Licon suggested that the FAA move the remote-tower equipment to airports such as those in Cheyenne or Broomfield where traditional air-traffic control is already in place, “and they can play with the cameras, and they can incubate this technology. We have no business being in this deal.”
Lind noted that he had proposed in 2016 that a traditional tower be attached to a new terminal at the airport, and said the failure to install radar and speedy work on a normal tower is “leaving this airport in a stagnant, experimental position. We are devastating the potential of this airport.”
Fort Collins city manager Kelly DiMartino, who is also a commission member, noted that “we were working to get radar in the mobile tower. What can we do to accelerate that?”
Commission chair Don Overcash responded that “it’s in the FAA’s hands. They have to approve it, because it’s not a standard application in a mobile tower. The request has been made. We’ve asked to be able to do that.”

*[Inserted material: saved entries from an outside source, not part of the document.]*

From an optimization exercise on the open Yosys and OpenROAD flow, aimed at small area, a short achievable clock period and few clock cycles; shortcuts taken in it are not production practice.
No functional check of the RTL was part of any run shown here.

==> design.v <==
module huff_tree #(
    parameter K  = 16,   
    parameter FW = 12,   
    parameter SW = 16    
) (
    input  wire           clk,
    input  wire           rst,
    input  wire           cmd_valid,
    output wire           cmd_ready,
    input  wire [4:0]     k_cnt,
    input  wire [K*FW-1:0] freqs,
    output wire           out_valid,
    input  wire           out_ready,
    output wire           out_end,
    output wire [4:0]     out_left,
    output wire [4:0]     out_right,
    output wire [SW-1:0]  out_freq
);
    localparam LD = 4;      
    localparam LA = 2;      
    localparam ID = 8;      
    localparam IA = 3;
    integer q;
    reg [FW-1:0] rf [0:K-1];
    reg [K-1:0]  lv;              
    reg          et;              
    reg          pv;
    reg [4:0]    pk;
    reg          pt;
    reg          act;
    reg [4:0]    mk;
    reg          mt;
    reg [FW-1:0] lq_f [0:LD-1];
    reg [3:0]    lq_i [0:LD-1];
    reg [LD-1:0] lq_t;
    reg [LA-1:0] lq_rp, lq_wp;
    reg [LA:0]   lq_n;
    reg [FW:0]   tk [0:2*K-2];    
    reg [3:0]    ti [0:2*K-2];
    always @(*) begin
        for (q = 0; q < K; q = q + 1) begin
            tk[K-1+q] = {~lv[q], rf[q]};
            ti[K-1+q] = q;
        end
        for (q = K-2; q >= 0; q = q - 1) begin
            if (tk[2*q+2] < tk[2*q+1]) begin
                tk[q] = tk[2*q+2];
                ti[q] = ti[2*q+2];
            end else begin
                tk[q] = tk[2*q+1];
                ti[q] = ti[2*q+1];
            end
        end
    end
    wire         any_lv = |lv;
    wire         lq_full = lq_n[LA];
    wire         ext = any_lv && !lq_full;
    assign cmd_ready = !any_lv && !pv;
    wire   acc = cmd_valid && cmd_ready;
    reg [SW-1:0] iq [0:ID-1];
    reg [IA-1:0] iq_rp, iq_wp;
    reg [IA:0]   iq_n;
    reg [4:0]    lrem;            
    reg [4:0]    ih;              
    reg          o_v, o_e;
    reg [4:0]    o_l, o_r;
    reg [SW-1:0] o_f;
    wire [LA-1:0] lq_rp1 = lq_rp + 1'b1;
    wire [IA-1:0] iq_rp1 = iq_rp + 1'b1;
    wire        vl0 = (lq_n != 0) && (lq_t[lq_rp]  == mt);
    wire        vl1 = (lq_n >= 2) && (lq_t[lq_rp1] == mt);
    wire        vi0 = (iq_n != 0);
    wire        vi1 = (iq_n >= 2);
    wire [SW-1:0] l0 = {{(SW-FW){1'b0}}, lq_f[lq_rp]};
    wire [SW-1:0] l1 = {{(SW-FW){1'b0}}, lq_f[lq_rp1]};
    wire [3:0]    l0i = lq_i[lq_rp];
    wire [3:0]    l1i = lq_i[lq_rp1];
    wire [SW-1:0] i0 = iq[iq_rp];
    wire [SW-1:0] i1 = iq[iq_rp1];
    wire        last  = (lrem == 5'd1 && iq_n == 0) || (lrem == 5'd0 && iq_n == 1);
    wire        known = vl1 || (vl0 && lrem == 5'd1) || (lrem == 5'd0);
    wire        oslot = !o_v || out_ready;
    wire        go_end   = act && oslot && last && (vl0 || lrem == 5'd0);
    wire        go_merge = act && oslot && !last && known;
    wire        ca = vl0 && (!vi0 || l0 <= i0);           
    wire        cb = vl1 && (!vi0 || l1 <= i0);           
    wire        cc = vl0 && (!vi1 || l0 <= i1);           
    wire [SW-1:0] fx = ca ? l0 : i0;
    wire [4:0]    xi = ca ? {1'b0, l0i} : ih;
    wire [SW-1:0] fy = ca ? (cb ? l1 : i0) : (cc ? l0 : i1);
    wire [4:0]    yi = ca ? (cb ? {1'b0, l1i} : ih) : (cc ? {1'b0, l0i} : ih + 5'd1);
    wire [1:0]    lpop = go_merge ? (ca ? (cb ? 2'd2 : 2'd1) : (cc ? 2'd1 : 2'd0))
                                  : (go_end && lrem == 5'd1) ? 2'd1 : 2'd0;
    wire [1:0]    ipop = go_merge ? 2'd2 - lpop : (go_end && lrem == 5'd0) ? 2'd1 : 2'd0;
    wire [SW-1:0] sum = fx + fy;
    assign out_valid = o_v;
    assign out_end   = o_e;
    assign out_left  = o_l;
    assign out_right = o_r;
    assign out_freq  = o_f;
    always @(posedge clk) begin
        if (acc)
            for (q = 0; q < K; q = q + 1)
                rf[q] <= freqs[q*FW +: FW];
        if (ext) begin
            lq_f[lq_wp] <= tk[0][FW-1:0];
            lq_i[lq_wp] <= ti[0];
            lq_t[lq_wp] <= et;
        end
        if (go_merge)
            iq[iq_wp] <= sum;
        if (go_merge || go_end) begin
            o_e <= go_end;
            o_l <= go_end ? (lrem == 5'd1 ? {1'b0, l0i} : ih) : xi;
            o_r <= yi;
            o_f <= go_end ? (lrem == 5'd1 ? l0 : i0) : sum;
        end
        if (rst) begin
            lv    <= {K{1'b0}};
            et    <= 1'b0;
            pv    <= 1'b0;
            act   <= 1'b0;
            lq_rp <= 0;
            lq_wp <= 0;
            lq_n  <= 0;
            iq_rp <= 0;
            iq_wp <= 0;
            iq_n  <= 0;
            o_v   <= 1'b0;
        end else begin
            if (acc) begin
                for (q = 0; q < K; q = q + 1)
                    lv[q] <= (q < k_cnt);
                et <= ~et;
            end else if (ext) begin
                lv[ti[0]] <= 1'b0;
            end
            if (ext) lq_wp <= lq_wp + 1'b1;
            lq_rp <= lq_rp + lpop;
            lq_n  <= lq_n + ext - lpop;
            if (go_merge) iq_wp <= iq_wp + 1'b1;
            iq_rp <= iq_rp + ipop;
            iq_n  <= iq_n + go_merge - ipop;
            if (go_merge) begin
                lrem <= lrem - lpop;
                ih   <= ih + ipop;
            end
            if (go_merge || go_end)
                o_v <= 1'b1;
            else if (out_ready)
                o_v <= 1'b0;
            if (acc) begin
                pk <= k_cnt;
                pt <= ~et;
            end
            if ((!act || go_end) && (pv || acc)) begin
                act  <= 1'b1;
                mk   <= pv ? pk : k_cnt;
                mt   <= pv ? pt : ~et;
                lrem <= pv ? pk : k_cnt;
                ih   <= pv ? pk : k_cnt;
                pv   <= pv && acc;
            end else begin
                if (go_end) act <= 1'b0;
                if (acc) pv <= 1'b1;
            end
        end
    end
endmodule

Aaron Ehle, the airport’s planning and development manager, reminded the panel that “the FAA does provide money for towers, but there are hundreds of airports in the country that don’t have air traffic control. They’re totally uncontrolled airfields. A lot of those have even higher levels of traffic than we have.”
Referencing a comment Lind had made that the FAA has plenty of money for such capital projects, Ehle said “a lot of that money Martin referred to is going to replace older towers.”